Items from a dataset:
[src/rtl/inst_mem_loader.sv]
// inst_mem_loader
//   Packs a valid/ready byte stream into 32-bit words, big-end first, so that
//   the instruction ROM read-side byte swap yields the original little-endian
//   instruction. Writes the words to consecutive word-aligned byte addresses.
//   One load runs per i_start pulse.
//
// Configuration macro: INST_MEM_LOADER_CLEAR_EN
//   defined   - after the load, words N .. 2^ADDR_WIDTH-1 are zero-filled
//   undefined - unloaded locations are left untouched
//
// Ports
//   i_clock, i_reset   rising-edge clock, async active-high reset
//   i_start            load request, honoured in IDLE/DONE only
//   i_num_words        words to load (clamped to 2^ADDR_WIDTH), sampled on start
//   i_byte_valid/data  byte source
//   o_byte_ready       byte accepted this cycle (decoded from state)
//   o_wr_en/addr/data  one-cycle memory write
//   o_word_count       data words written in the current load
//   o_busy, o_done     status
//
// state   | meaning
// S_IDLE  | waiting for first start
// S_LOAD  | accepting bytes of the current word
// S_WRITE | issuing the write of the packed word
// S_CLEAR | zero-filling unloaded words (macro only)
// S_DONE  | load finished, waiting for next start
module inst_mem_loader #(
  parameter int ADDR_WIDTH = 10
) (
  input  logic                  i_clock,
  input  logic                  i_reset,
  input  logic                  i_start,
  input  logic [ADDR_WIDTH:0]   i_num_words,
  input  logic                  i_byte_valid,
  input  logic [7:0]            i_byte_data,
  output logic                  o_byte_ready,
  output logic                  o_wr_en,
  output logic [31:0]           o_wr_addr,
  output logic [31:0]           o_wr_data,
  output logic [ADDR_WIDTH:0]   o_word_count,
  output logic                  o_busy,
  output logic                  o_done
);

  localparam logic [ADDR_WIDTH:0] W_DEPTH = {1'b1, {ADDR_WIDTH{1'b0}}};
`ifdef INST_MEM_LOADER_CLEAR_EN
  localparam logic [ADDR_WIDTH:0] W_LAST  = {1'b0, {ADDR_WIDTH{1'b1}}};
`endif

  typedef enum logic [2:0] {
    S_IDLE  = 3'd0,
    S_LOAD  = 3'd1,
    S_WRITE = 3'd2,
    S_DONE  = 3'd3
`ifdef INST_MEM_LOADER_CLEAR_EN
    , S_CLEAR = 3'd4
`endif
  } state_t;

  state_t              r_state, w_state_nxt;
  logic [ADDR_WIDTH:0] r_n, w_n_nxt;
  logic [1:0]          r_byte_idx, w_byte_idx_nxt;
  logic [31:0]         r_pack, w_pack_nxt;
  logic [ADDR_WIDTH:0] r_word_idx, w_word_idx_nxt;
  logic [ADDR_WIDTH:0] r_count, w_count_nxt;
  logic                w_wr_en_nxt;
  logic [31:0]         w_wr_addr_nxt;
  logic [31:0]         w_wr_data_nxt;
  logic                w_busy_nxt;
  logic                w_done_nxt;
  logic [ADDR_WIDTH:0] w_n_clamp;
  logic [ADDR_WIDTH:0] w_count_inc;

  assign w_n_clamp    = i_num_words[ADDR_WIDTH] ? W_DEPTH : i_num_words;
  assign w_count_inc  = r_count + 1'b1;
  assign o_byte_ready = (r_state == S_LOAD);

  always_comb begin
    w_state_nxt    = r_state;
    w_n_nxt        = r_n;
    w_byte_idx_nxt = r_byte_idx;
    w_pack_nxt     = r_pack;
    w_word_idx_nxt = r_word_idx;
    w_count_nxt    = r_count;
    case (r_state)
      S_IDLE, S_DONE: begin
        if (i_start) begin
          w_n_nxt        = w_n_clamp;
          w_byte_idx_nxt = 2'd0;
          w_pack_nxt     = 32'd0;
          w_word_idx_nxt = '0;
          w_count_nxt    = '0;
          if (w_n_clamp == '0) begin
`ifdef INST_MEM_LOADER_CLEAR_EN
            w_state_nxt = S_CLEAR;
`else
            w_state_nxt = S_DONE;
`endif
          end else begin
            w_state_nxt = S_LOAD;
          end
        end
      end
      S_LOAD: begin
        if (i_byte_valid) begin
          // shift-in places the first byte of the word in [31:24]
          w_pack_nxt = {r_pack[23:0], i_byte_data};
          if (r_byte_idx == 2'd3) begin
            w_byte_idx_nxt = 2'd0;
            w_state_nxt    = S_WRITE;
          end else begin
            w_byte_idx_nxt = r_byte_idx + 2'd1;
          end
        end
      end
      S_WRITE: begin
        w_count_nxt    = w_count_inc;
        w_word_idx_nxt = r_word_idx + 1'b1;
        if (w_count_inc == r_n) begin
`ifdef INST_MEM_LOADER_CLEAR_EN
          w_state_nxt = (r_n == W_DEPTH) ? S_DONE : S_CLEAR;
`else
          w_state_nxt = S_DONE;
`endif
        end else begin
          w_state_nxt = S_LOAD;
        end
      end
`ifdef INST_MEM_LOADER_CLEAR_EN
      S_CLEAR: begin
        w_word_idx_nxt = r_word_idx + 1'b1;
        if (r_word_idx == W_LAST) begin
          w_state_nxt = S_DONE;
        end
      end
`endif
      default: w_state_nxt = S_IDLE;
    endcase
  end

  // Registered outputs are derived from the next state so that they line up
  // with the state they describe.
  always_comb begin
    w_wr_en_nxt = (w_state_nxt == S_WRITE);
`ifdef INST_MEM_LOADER_CLEAR_EN
    if (w_state_nxt == S_CLEAR) begin
      w_wr_en_nxt = 1'b1;
    end
`endif
    w_wr_addr_nxt = 32'd0;
    if (w_wr_en_nxt) begin
      w_wr_addr_nxt = {{(32 - ADDR_WIDTH - 3){1'b0}}, w_word_idx_nxt, 2'b00};
    end
    w_wr_data_nxt = (w_state_nxt == S_WRITE) ? w_pack_nxt : 32'd0;
    w_busy_nxt    = (w_state_nxt == S_LOAD) || (w_state_nxt == S_WRITE);
`ifdef INST_MEM_LOADER_CLEAR_EN
    if (w_state_nxt == S_CLEAR) begin
      w_busy_nxt = 1'b1;
    end
`endif
    w_done_nxt = (w_state_nxt == S_DONE);
  end

  always_ff @(posedge i_clock or posedge i_reset) begin
    if (i_reset) begin
      r_state      <= S_IDLE;
      r_n          <= '0;
      r_byte_idx   <= 2'd0;
      r_pack       <= 32'd0;
      r_word_idx   <= '0;
      r_count      <= '0;
      o_wr_en      <= 1'b0;
      o_wr_addr    <= 32'd0;
      o_wr_data    <= 32'd0;
      o_busy       <= 1'b0;
      o_done       <= 1'b0;
    end else begin
      r_state      <= w_state_nxt;
      r_n          <= w_n_nxt;
      r_byte_idx   <= w_byte_idx_nxt;
      r_pack       <= w_pack_nxt;
      r_word_idx   <= w_word_idx_nxt;
      r_count      <= w_count_nxt;
      o_wr_en      <= w_wr_en_nxt;
      o_wr_addr    <= w_wr_addr_nxt;
      o_wr_data    <= w_wr_data_nxt;
      o_busy       <= w_busy_nxt;
      o_done       <= w_done_nxt;
    end
  end

  assign o_word_count = r_count;

endmodule

[config.mk]
export PLATFORM = sky130hd
export DESIGN_NAME = inst_mem_loader
export DESIGN_NICKNAME = d
export VERILOG_FILES = /design/src/rtl/inst_mem_loader.sv
export SDC_FILE = /design/constraint.sdc
export NUM_CORES = 1
export LEC_CHECK = 0
export ABC_AREA = 0
export CORE_ASPECT_RATIO = 1.4
export CORE_MARGIN = 4
export CORE_UTILIZATION = 51
export CTS_CLUSTER_DIAMETER = 150
export DETAILED_ROUTE_END_ITERATION = 10
export PLACE_DENSITY = 0.79
export SLEW_MARGIN = 5
export SYNTH_ARGS = -nofsm -noshare
export SYNTH_HDL_FRONTEND = slang
export SYNTH_SLANG_ARGS = --single-unit
[constraint.sdc]
create_clock -name i_clock -period 4.9 [get_ports i_clock]
set_clock_uncertainty 0.05 [all_clocks]
set_input_delay 0.98 -clock i_clock [delete_from_list [all_inputs] [get_ports i_clock]]
set_output_delay 0.98 -clock i_clock [all_outputs]
set_load 0.02 [all_outputs]
==> results of run 1 <==
[state kept, by name, summed over array words and instances (netlist names), 2 cells and up]
register	cells
r_state	3
r_word_idx	11
r_n	11
o_word_count	11
r_pack	32
r_byte_idx	2
o_wr_data	32
o_wr_addr	11
[worst register-to-register path, stage by stage (launching register included)]
cell and delay (ns):
dfrtp_1 0.52, nand2b_1 0.24, nor2_1 0.15, and2_1 0.14, buf_4 0.34, nand2_1 0.22
inv_1 0.72, and2_1 0.25
[layer usage]
layer / part of all wire (%) / GRT usage, % / wire (um) / vias to the layer above
li1: - / - / - / 1643
met1: 40 / 23.8 / 4410 / 1771
met2: 51 / 33.0 / 5660 / 139
met3: 5.7 / 6.25 / 625 / 31
met4: 3.1 / 9.19 / 340 / 0
met5: 0 / 0 / 0 / -
[logic make-up (layout without fill, tap and decap cells)]
family	count (synthesis)	count (layout)	share of synthesized area, %
flops	116	116	57.7
xor+xnor	20	20	3.48
simple gates	131	131	14.6
other cells	1	22	0.0745
buf+inv	63	132	7.51
mux	2	2	0.423
compound gates	104	104	15.5
fa+ha+maj	3	3	0.746
[cell type report]
class / instances / area [sq um] / share of cell area [%]
repair buffers: 85 / 838 / 13.1
inverters: 15 / 58.8 / 0.920
clock inverters: 14 / 153 / 2.39
well taps: 132 / 165 / 2.59
multi-input cells: 282 / 1830 / 28.7
clock buffers: 18 / 439 / 6.87
flip-flops and latches: 116 / 2900 / 45.4
[final timing paths]
| path | end | cells past startpoint | from | slack (ns) |
|---|---|---|---|---|
| max in group asynchronous | r_byte_idx[1] | 3 | i_reset | 2.92 |
| worst max-delay path | o_byte_ready | 3 | r_state[2] | 1.92 |
| worst max register to register | o_wr_data[22] | 7 | r_state[2] | 2.20 |
| min in group asynchronous | o_wr_en | 2 | i_reset | 1.04 |
| worst min register to register | r_pack[29] | 1 | r_pack[29] | 0.44 |
| worst min-delay path | r_pack[29] | 1 | r_pack[29] | 0.44 |
[power by group through the flow]
stage	sequential, W	clock, W	combinational, W
floorplan	0.00102	0	0.000124
global placement	0.00103	0	0.000148
detailed placement	0.00103	0	0.000152
CTS	0.00102	0.00124	0.000155
global route	0.00102	0.00128	0.000172
finish	0.00102	0.00122	0.000154
[per-stage QoR]
step	power, W	util [%]	hold WS (ns)	instance area [sq um]
global route	0.00247	66.8	0.462	6390
CTS	0.00241	66.8	0.444	6390
detailed placement	0.00118	60.6	0.427	5800
global placement	0.00118	60.6	0.429	5800
floorplan	0.00114	-	0.407	5110
finish	0.00239	66.8	0.443	6390
[placed cells by master, fill, tap and decap left out, types with 7 or more instances in the layout]
master and instances:
clkbuf_16 17, nand3_1 8, nor3_1 7, nand2_1 24, xnor2_1 14, nor2_1 15, a22o_1 39, clkdlybuf4s50_1 80
a21oi_1 7, and2_1 41, inv_1 14, nand3b_1 12, o21ai_0 27, dfrtp_1 116, conb_1 22
==> results.yml, run 1 <==
global_route:
  grtUsageTotal_pct: 20.0
  grt.overflow.total: 0
  grt_max_degree: 71
  grt_pass1_wl_mm: 18.1
  antenna_found_initial: 0
  grt_pass1_vias: 3654
synthesis:
  synthCells: 440
  yosysTopAreaCellShare_pct: 57.7
  ys.flop_type: "dfrtp_1"
  yosysWarnings: 0
  ys_types: 50
  synth_area_leaders: "dfrtp_1 (58%), a22o_1 (6.8%), and2_1 (5.1%)"
  synth_edf_count: 0
  yosysSeqAreaShare_pct: 57.7
  avgSynthCellArea_sq_um: 11.4
  async_reset_ff_share_pct: 100
  yosys.area.top_type: "dfrtp_1"
  synth_area_sq_um: 5030
  yosysMostFrequentCell: "dfrtp_1"
  yosys-top-cells-count: "dfrtp_1 (116), and2_1 (41), a22o_1 (39)"
  ys_ff_latch: 116
routing:
  drt_iter0_drc: 242
  drt_wl_total_mm: 11.0
  vias_per_cell: 5.41
  wire_per_inst_um: 16.7
  drc: 0
  firstDrtPassIters: 5
  antenna_left: 0
  vias: 3584
critical_path:
  max_stage_delay_ns: 0.64
  slowest_stage: "clkdlybuf4s50_1"
  path_delay_family: "buffers and inverters"
  start_kind: "register"
  end_kind: "output pin"
  path_max_fanout: 12
  worst-path-buf-inv: 1
  crit_arrival_ns: 1.95
  crit_type: "register to output pin"
  cp_cell_sequence: "nand2b_1 -> nor2_1 -> clkdlybuf4s50_1"
  cp.required_ns: 3.87
cts:
  cts_tree: "built"
  clk_latency_ns: 0.41
  clk_path_buf_depth: 2
  path_clk_slew_ns: 0.05
  cts_sinks: 116
  ctsHoldBuffers: 0
  cts_setup_buffers: 0
  cts_resized: 0
  cts-root-buf: "clkbuf_16"
  cts_max_level: 4
  cts_buffers: 17
sta:
  tightest_slew_ns: 0.928
  rsz0062_at_grt: "false"
  timing.final.ws_setup_ns: 1.92
  max_freq_mhz: 336
  setup_viol: 0
  fin_crit_sh_pct: 60.8
  finalMaxSlewViolations: 0
  slew_headroom_pct: 38.1
  min_period_ns: 2.98
  setup_tns_ns: 0
  hold_violations: 0
die:
  die_x_um: 92.0
  rows: 42
  start_util_pct: 52.6
  die-area_sq_um: 11500
  coreArea_sq_um: 9560
  fp.dieH_um: 126
  pin_count: 102
final_layout:
  fin_cells: 662
  area_delta_synth_final_pct: 26.9
  finalNetCount: 543
  insertedDiodeCount: 0
  drive_gt1_share_pct: 8.68
  fill_cells: 735
outcome:
  status: "completed"
placement:
  pre_cts_ws_ns: 1.60
  hpwl_mm: 7.28
  dp.cells: 630
  place_congestion: 0.842
  port_buffers: 80
pwr:
  pwr-share-comb_pct: 6.4
  power_density_nw_per_um2: 374
  power_frac_clock_pct: 51.1
  p_seq_share_pct: 42.5
  switching_share_pct: 24.0
  p_int_w: 0.00182
  peakVddDrop_v: 0.000283
  p_sw_w: 0.000573
  p_leak_nw: 2.90
flow_run:
  max_cap_viol_count: 0
worst_hold_path:
  min_path_type: "register to register"
(Power assumes the default switching activity.)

Exercise requirements:
Would you please copy exactly the part of the entries above that begins at the line containing "r_count + 1'b1;" and ends at the line containing "word in [31:24]", both lines included?

Result of the task:
  assign w_count_inc  = r_count + 1'b1;
  assign o_byte_ready = (r_state == S_LOAD);

  always_comb begin
    w_state_nxt    = r_state;
    w_n_nxt        = r_n;
    w_byte_idx_nxt = r_byte_idx;
    w_pack_nxt     = r_pack;
    w_word_idx_nxt = r_word_idx;
    w_count_nxt    = r_count;
    case (r_state)
      S_IDLE, S_DONE: begin
        if (i_start) begin
          w_n_nxt        = w_n_clamp;
          w_byte_idx_nxt = 2'd0;
          w_pack_nxt     = 32'd0;
          w_word_idx_nxt = '0;
          w_count_nxt    = '0;
          if (w_n_clamp == '0) begin
`ifdef INST_MEM_LOADER_CLEAR_EN
            w_state_nxt = S_CLEAR;
`else
            w_state_nxt = S_DONE;
`endif
          end else begin
            w_state_nxt = S_LOAD;
          end
        end
      end
      S_LOAD: begin
        if (i_byte_valid) begin
          // shift-in places the first byte of the word in [31:24]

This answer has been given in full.